GW170817, general relativistic magnetohydrodynamic simulations, and the neutron star maximum mass

Recent numerical simulations in general relativistic magnetohydrodynamics (GRMHD) provide useful constraints for the interpretation of the GW170817 discovery. Combining the observed data with these simulations leads to a bound on the maximum mass of a cold, spherical neutron star (the TOV limit): $M_{\max }^{\mathrm{sph}}\lesssim 2.74/\beta$, where $\beta$ is the ratio of the maximum mass of a uniformly rotating neutron star (the supramassive limit) over the maximum mass of a nonrotating star. Causality arguments allow $\beta$ to be as high as 1.27, while most realistic candidate equations of state predict $\beta$ to be closer to 1.2, yielding $M_{\max }^{\mathrm{sph}}$ in the range $2.16–2.28M_{\odot }$. A minimal set of assumptions based on these simulations distinguishes this analysis from previous ones, but leads a to similar estimate.
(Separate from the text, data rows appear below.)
`src/rtl/br_ctrl_pkg.sv`:
```
package br_ctrl_pkg;
    localparam int INSN_BYTES = 4;

    typedef enum logic [1:0] {
        PCS_SEQ  = 2'd0,
        PCS_TGT  = 2'd1,
        PCS_FALL = 2'd2
    } pc_src_e;

    typedef struct packed {
        pc_src_e src;
        logic    en;
        logic    bubble;
        logic    flush;
        logic    load;
        logic    clear;
    } fetch_ctl_t;
endpackage

```
`src/rtl/br_target.sv`:
```
module br_target #(
    parameter int AW = 32,
    parameter int DW = 16
) (
    input  logic [AW-1:0] pc,
    input  logic [DW-1:0] disp,
    output logic [AW-1:0] seq_pc,
    output logic [AW-1:0] tgt_pc
);
    import br_ctrl_pkg::*;
    localparam int EXT = AW - DW;

    logic [AW-1:0] disp_ext;

    always_comb begin
        disp_ext = {{EXT{disp[DW-1]}}, disp};
        seq_pc   = pc + AW'(INSN_BYTES);
        tgt_pc   = seq_pc + (disp_ext << 2);
    end
endmodule

```
`src/rtl/br_track.sv`:
```
module br_track #(
    parameter int AW = 32
) (
    input  logic          clk,
    input  logic          rst,
    input  logic          load,
    input  logic          clear,
    input  logic [AW-1:0] ft_in,
    output logic          pending,
    output logic [AW-1:0] ft_pc
);
    always_ff @(posedge clk) begin
        if (rst) begin
            pending <= 1'b0;
            ft_pc   <= '0;
        end else if (load) begin
            pending <= 1'b1;
            ft_pc   <= ft_in;
        end else if (clear) begin
            pending <= 1'b0;
        end
    end

    // only one unresolved branch is ever tracked
    assert_single_track_R7: assert property (@(posedge clk) disable iff (rst)
        (pending && !clear) |-> !load);

    // the saved recovery address survives until resolution
    assert_ft_kept_R7: assert property (@(posedge clk) disable iff (rst)
        (pending && !clear) |=> $stable(ft_pc));
endmodule

```
`src/rtl/br_ctrl.sv`:
```
module br_ctrl #(
    parameter int          AW       = 32,
    parameter int          DW       = 16,
    parameter logic [31:0] RESET_PC = 32'h0
) (
    input  logic          clk,
    input  logic          rst,
    input  logic          id_valid,
    input  logic          id_branch,
    input  logic [AW-1:0] id_pc,
    input  logic [DW-1:0] id_disp,
    input  logic          ex_resolve,
    input  logic          ex_taken,
    output logic [AW-1:0] fetch_pc,
    output logic [1:0]    pc_sel,
    output logic          pc_en,
    output logic          ifid_bubble,
    output logic          spec_flush,
    output logic [AW-1:0] redirect_pc
);
    import br_ctrl_pkg::*;

    logic [AW-1:0] id_seq_pc;
    logic [AW-1:0] id_tgt_pc;
    logic          pending;
    logic [AW-1:0] ft_pc;
    fetch_ctl_t    ctl;
    logic [AW-1:0] next_pc;

    br_target #(.AW(AW), .DW(DW)) u_target (
        .pc     (id_pc),
        .disp   (id_disp),
        .seq_pc (id_seq_pc),
        .tgt_pc (id_tgt_pc)
    );

    br_track #(.AW(AW)) u_track (
        .clk     (clk),
        .rst     (rst),
        .load    (ctl.load),
        .clear   (ctl.clear),
        .ft_in   (id_seq_pc),
        .pending (pending),
        .ft_pc   (ft_pc)
    );

    always_comb begin
        ctl = '{src: PCS_SEQ, en: 1'b1, bubble: 1'b0, flush: 1'b0,
                load: 1'b0, clear: 1'b0};
        if (pending) begin
            if (ex_resolve) begin
                ctl.clear = 1'b1;
                if (!ex_taken) begin
                    ctl.src    = PCS_FALL;
                    ctl.bubble = 1'b1;
                    ctl.flush  = 1'b1;
                end
            end else begin
                ctl.en     = 1'b0;
                ctl.bubble = 1'b1;
            end
        end else if (id_valid && id_branch) begin
            ctl.src    = PCS_TGT;
            ctl.bubble = 1'b1;
            ctl.load   = 1'b1;
        end
    end

    always_comb begin
        unique case (ctl.src)
            PCS_TGT:  next_pc = id_tgt_pc;
            PCS_FALL: next_pc = ft_pc;
            default:  next_pc = fetch_pc + AW'(INSN_BYTES);
        endcase
    end

    always_ff @(posedge clk) begin
        if (rst)
            fetch_pc <= AW'(RESET_PC);
        else if (ctl.en)
            fetch_pc <= next_pc;
    end

    assign pc_sel      = ctl.src;
    assign pc_en       = ctl.en;
    assign ifid_bubble = ctl.bubble;
    assign spec_flush  = ctl.flush;
    assign redirect_pc = ft_pc;

    // a decoded branch redirects fetch to its computed destination
    assert_target_load_R3: assert property (@(posedge clk) disable iff (rst)
        (pc_sel == 2'd1) |=> fetch_pc == $past(id_tgt_pc));

    // a disabled PC keeps its value
    assert_hold_R4: assert property (@(posedge clk) disable iff (rst)
        !pc_en |=> $stable(fetch_pc));

    // recovery lands on the saved fall-through address
    assert_recover_R6: assert property (@(posedge clk) disable iff (rst)
        spec_flush |=> fetch_pc == $past(redirect_pc));

    // a squash only happens while a branch is outstanding and resolving
    assert_flush_cause_R9: assert property (@(posedge clk) disable iff (rst)
        spec_flush |-> (pending && ex_resolve && !ex_taken && ifid_bubble));

    // with nothing outstanding, a resolution cannot disturb fetch
    assert_stray_resolve_R8: assert property (@(posedge clk) disable iff (rst)
        (!pending && ex_resolve && !(id_valid && id_branch))
        |=> fetch_pc == $past(fetch_pc) + AW'(INSN_BYTES));
endmodule

```
`config.mk`:
```
export PLATFORM = sky130hd
export DESIGN_NAME = br_ctrl
export DESIGN_NICKNAME = d
export VERILOG_FILES = /design/src/rtl/br_ctrl_pkg.sv /design/src/rtl/br_target.sv /design/src/rtl/br_track.sv /design/src/rtl/br_ctrl.sv
export SDC_FILE = /design/constraint.sdc
export NUM_CORES = 1
export LEC_CHECK = 0
export BUFFER_PORTS_ARGS = -buffer_cell sky130_fd_sc_hd__buf_4
export CORE_UTILIZATION = 45
export DETAILED_ROUTE_END_ITERATION = 10
export GPL_ROUTABILITY_DRIVEN = 0
export HOLD_SLACK_MARGIN = 0.03
export PLACE_DENSITY = 0.69
export SLEW_MARGIN = 10
export SYNTH_ARGS = -nofsm -noshare
export SYNTH_HDL_FRONTEND = slang
export SYNTH_SLANG_ARGS = --single-unit
```
`constraint.sdc`:
```
create_clock -name clk -period 5.1 [get_ports clk]
set_input_delay 1.02 -clock clk [delete_from_list [all_inputs] [get_ports clk]]
set_output_delay 1.02 -clock clk [all_outputs]
set_load 0.03 [all_outputs]
```
# --- After elaboration in Yosys (flattened, before gate mapping) ---
# Index checks and enable logic that the tools add are counted.
classes:
  n_addsub: 3
  n_eq_ne: 2
  reduce_logical: 2
  mux: 17
op_table:
  columns: ["cell", "n"]
  rows:
  - ["$add 32x3->32 const B", 2]
  - ["$pmux 32 s2", 1]
  - ["$add 32x32->32", 1]
  - ["$mux 1", 12]
  - ["$mux 2", 4]
  - ["$eq 2x1->1 const B", 1]
  - ["$eq 2x2->1 const B", 1]
  - ["$reduce_bool 2->1", 1]
  - ["$logic_and 1x1->1", 1]
word_totals:
  wordCells: 27
  ff_bits: 65
  out_inout_bits: 69

# --- Longest topological paths before layout ---
logic_depth:
  ltp_word: 5
  mapped_depth: 15
  depth_no_buf: 15

# --- Modules after synthesis ---
# A second synthesis with hierarchy kept.
unflattened:
  cells_unflattened: 761
  hier_area_um2: 5933.2
by_module_without_submodules:
  columns: ["mod", "instances", "cells_each", "area_each_um2", "seq_area_each_um2"]
  rows:
  - ["br_ctrl", 1, 322, 2424.8, 640.6]
  - ["br_target", 1, 331, 2303.5, 0.0]
  - ["br_track", 1, 108, 1204.9, 660.6]

# --- Worst setup path after synthesis ---
# OpenSTA, ideal clock, no wires.
synth_path:
  path_kind: "input -> register"
  startpoint: "input port id_pc[14]"
  endpoint: "register fetch_pc[29]"
  n_path_buf: 0
  t_arrival_ns: 3.753
  slack_ns: 1.255
  cell_stages: 13
  required_ns: 5.008
  setup_ns: 0.092
  cell_sequence: "nand4_1 -> or3_1 -> nor2b_1 -> nand3_1 -> xnor2_1 -> ha_1 -> a21o_1 -> a21o_1 -> a21o_1 -> a2111oi_0 -> a21oi_1 -> o21a_1 -> o32ai_1"
synth_via:
  elab_chain_cells: 3
synth_rtl:
  columns: ["element", "line", "source"]
  rows:
  - ["start: declaration", "br_ctrl.sv:10", "input logic [AW-1:0] id_pc,"]
  - ["$add 32x3->32", "br_target.sv:17", "seq_pc = pc + AW'(INSN_BYTES);"]
  - ["via id_seq_pc[22]", "br_ctrl.sv:23", "logic [AW-1:0] id_seq_pc;"]
  - ["$add 32x32->32", "br_target.sv:18", "tgt_pc = seq_pc + (disp_ext << 2);"]
  - ["$pmux 32 s2", "br_ctrl.sv:70", "unique case (ctl.src)"]
  - ["end signal: assignment", "br_ctrl.sv:79", "fetch_pc <= AW'(RESET_PC);"]
  - ["end signal: assignment", "br_ctrl.sv:81", "fetch_pc <= next_pc;"]
  - ["end: declaration", "br_ctrl.sv:14", "output logic [AW-1:0] fetch_pc,"]
# The timed path passes the listed nets, and every way through them passes these cells.
# A chain may end at the register's enable or synchronous reset.

# --- Final worst setup path ---
layout_path:
  startpoint: "input port id_pc[12]"
  endpoint: "register fetch_pc[29]"
# Same word-level chain as after synthesis.

==> summary.txt <==
CTS tree -> yes
Post-DRT Antenna Nets -> 0
I/O pins -> 123
capture point of the worst reg-to-reg path -> fetch_pc[29]
Avg WL per Cell -> 18.0 um
status -> finished, final reports clean
WHS Path Cells -> 2
Crit path largest cell delay -> 0.44 ns
diodes inserted -> 0
DRC -> 0
Final Hold Violating Endpoints -> 0
vias -> 5869
register share of total power -> 32.7%
final instance area -> 6480 um^2
Clock power frac -> 35.2%
combinational share of power -> 32.0%
min-delay src -> u_track.ft_pc[3]
asr flop ratio synth -> 0%
postcts setup bufs -> 0
Worst R2R Setup Slack -> 2.21 ns
Hold Crit Class -> reg2reg
Total Power -> 1820 uW
final-report max-slew violation count -> 0
Cells after Synth -> 709
Post-synth EDFFs -> 0
Syn Nets -> 797
DIE AREA -> 12000 um^2
TNS Setup -> 0 ns
P per Cell Area -> 281 nW/um^2
maximum vdd drop -> 0.188 mV
initial antenna violation count -> 0
core area -> 11100 um^2
Reg-to-Reg Start -> u_track.pending
DR vias/cell -> 6.16
crit path to -> fetch_pc[29]
initial drt markers -> 382
WL final -> 17.2 mm
startpoint type of the worst setup path -> input port
P&R area growth vs syn -> 24.4%
Sw Ratio -> 34.5%
Worst Skew -> 0.00425 ns
CP Class -> in2reg
RSZ-0062 raised after global routing -> false
die height -> 110 um
critical path fanouts, max -> 6
H-Tree Level Count -> 3
Synth Register Bits -> 65
first-pass GRT wire length -> 26.9 mm
Worst path most repeated cell -> a21o_1
CTS Buf Count -> 9
pin count of the biggest net entering global routing -> 51
Worst-path clk slew -> 0.05 ns
root buffer cell -> clkbuf_16
Pre-Repair DR Iteration Count -> 5
final setup fails -> 0
crit-path cells -> buf_4, nand4_1, or3_1, nor2b_1, nand3_1, xnor2_1, ha_1, a21o_1, a21o_1, a21o_1, a2111oi_0, a21oi_1, o21a_1, o32ai_1
initial core utilization -> 47.0%
CP required -> 5.35 ns
post-CTS resize count -> 0
min cycle time layout -> 4.04 ns
Clock Tree Buf Depth -> 2
Slew headroom -> 37.7%
CP endpoint kind -> register
P_int -> 1190 uW
Seq/Total Area, Yosys -> 25.0%
Synth Cell Area -> 5210 um^2
Worst EP arrival -> 4.29 ns
site row count -> 38
Unique masters post-synth -> 60
Synthesis Warnings -> 0
layout cells sized above 1 -> 18.0%
CTS Sinks -> 65
Final period util -> 79.2%
Net Switching -> 630 uW
worst slew pin tran -> 0.931 ns
dominant synthesized flop cell -> dfxtp_1
DIE WIDTH -> 110 um
Crit. Startpoint -> id_pc[12]
vias in the first global route -> 5190
Placed Area -> 6170 um^2
Overall Global Routing Usage -> 29.1%
final net count -> 895
HPWL after DPL -> 12.8 mm
max cap viols -> 0
grt ovf -> 0
CTS Hold Bufs -> 0
Port Buf Inserts -> 122
worst skew pair latency -> 0.34 ns
Crit-path slowest cell -> or3_1
Pleak -> 0.00270 uW
R2R depth -> 9
synthesized area per cell -> 7.35 um^2
highest clock rate -> 247 MHz
[cells by family (layout without fill, tap and decap cells)]
kind of cell,count (synthesis),after routing,share of synthesized area (%)
multiplexers,2,2,0.384
AO/OA/AOI/OAI,229,229,27.7
buffers and inverters,58,161,4.51
adder cells (fa/ha/maj),34,34,8.31
AND/OR/NAND/NOR,259,259,23.7
flip-flops,65,65,25.0
XOR/XNOR,62,62,10.4
[cell usage after synthesis, types with 2 or more instances]
master / count / area (um^2)
o21a_1: 5 / 37.5
ha_1: 33 / 413
nor2b_1: 5 / 31.3
o22ai_1: 9 / 56.3
inv_1: 17 / 63.8
or3_1: 4 / 25.0
o21bai_1: 6 / 45.0
xor2_1: 18 / 158
o41ai_1: 2 / 17.5
and4_1: 9 / 78.8
o21ai_0: 26 / 130
xnor2_1: 44 / 385
mux2i_1: 2 / 20.0
a21o_1: 13 / 97.6
a21oi_1: 81 / 405
o21ai_1: 19 / 95.1
a2111oi_0: 4 / 35.0
dfxtp_1: 65 / 1300
o211ai_1: 4 / 30.0
buf_1: 2 / 7.51
nand3_1: 29 / 145
a41oi_1: 2 / 17.5
nor4_1: 5 / 31.3
buf_4: 4 / 30.0
a211oi_1: 6 / 45.0
o31ai_1: 2 / 15.0
nor3_1: 19 / 95.1
a22oi_1: 6 / 45.0
nand2_1: 89 / 334
o32ai_1: 2 / 17.5
buf_2: 2 / 10.0
nand2b_1: 7 / 43.8
nor2_1: 56 / 210
and3_1: 9 / 56.3
nand4_1: 17 / 106
a221oi_1: 16 / 140
or2_1: 2 / 12.5
a31oi_1: 11 / 68.8
o211a_1: 4 / 40.0
clkbuf_1: 32 / 120
or4_1: 2 / 15.0
[state kept, by name, indices dropped and copies added, names as in the netlist]
name,cells
u_track.pending,1
fetch_pc,32
u_track.ft_pc,32
[metal layers]
metal  vias to the layer above  wire, um  track usage (%)
met5                         -         0                0
met3                        22      1590             5.51
met1                      2750      7960             42.8
met2                       289      7390             42.5
met4                         0       234             8.76
li1                       2808         -                -
[stage by stage]
stage / utilization [%] / hold WS, ns / setup WS, ns / instances
CTS: 58.5 / 0.481 / 1.10 / 952
floorplan: - / 0.546 / 1.26 / 709
detailed placement: 55.7 / 0.474 / 0.750 / 936
global route: 58.5 / 0.501 / 0.680 / 952
global placement: 55.7 / 0.456 / 0.814 / 936
finish: 58.5 / 0.477 / 1.06 / 952
[final cells by class]
class	count	area [um^2]
Inverter	18	67.6
Clock buffer	14	274
Tap cell	140	175
Fill cell	1050	4600
Timing Repair Buffer	127	953
Sequential cell	65	1300
Clock inverter	2	35.0
Multi-Input combinational cell	586	3680
[placed cells by master, fill, tap and decap left out, types with 11 or more instances in the layout]
cell type | Yosys | layout
nand3_1 | 29 | 29
nor3_1 | 19 | 19
ha_1 | 33 | 33
o21ai_1 | 19 | 19
a221oi_1 | 16 | 16
dfxtp_1 | 65 | 65
a31oi_1 | 11 | 11
xnor2_1 | 44 | 44
nand4_1 | 17 | 17
nand2_1 | 89 | 89
xor2_1 | 18 | 18
a21o_1 | 13 | 13
inv_1 | 17 | 17
o21ai_0 | 26 | 26
nor2_1 | 56 | 56
buf_4 | 4 | 127
a21oi_1 | 81 | 81
[power by group through the flow]
stage	sequential (uW)	clock (uW)	combinational (uW)
2_1_floorplan	668	0	306
3_3_place_gp	606	0	564
3_5_place_dp	607	0	571
4_1_cts	596	645	575
5_1_grt	603	671	632
6_report	598	643	584
[critical path: cells and delay by family]
family | cells | cell delay (ns)
xor gates and xnor gates | 1 | 0.22
buffers and inverters | 1 | 0.10
AOI/OAI and AO/OA | 7 | 1.58
and+or+nand+nor | 4 | 1.03
adders and majority gates | 1 | 0.33
[worst min path at each step]
stage	end
after floorplan	fetch_pc[27]
after global placement	u_track.ft_pc[1]
after detailed placement	u_track.ft_pc[3]
after CTS	u_track.ft_pc[3]
after global routing	u_track.ft_pc[1]
final	u_track.ft_pc[3]
(Power assumes the default switching activity.)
There are caveats, however, and they are enumerated and discussed. The caveats can be removed by further simulations and analysis to firm up the basic argument.

Figure 1

Snapshots of the rest-mass density, normalized to its initial maximum value (log scale), for a supramassive remnant that persists, [first column, case (1b)], a HMNS remnant that undergoes delayed collapse [second column, case (2a)], a HMNS remnant that undergoes prompt collapse [third column, case (2b)]. First row shows NSs at the time of B-field insertion; second row shows the final quasistationary remnants. Third row shows the $B^2/(8\pi {\rho }_0)$ field (log scale), the magnetic lines emanating from the remnant poles, and the fluid velocity flow vectors. The field lines form a tightly wound helical funnel and drive a jet in delayed collapse, but not in the other two cases. Here $M=0.0136(M_{\mathrm{tot}}/2.74M_{\odot })\mathrm{ms}=4.07(M_{\mathrm{tot}}/2.74M_{\odot })\mathrm{km}$.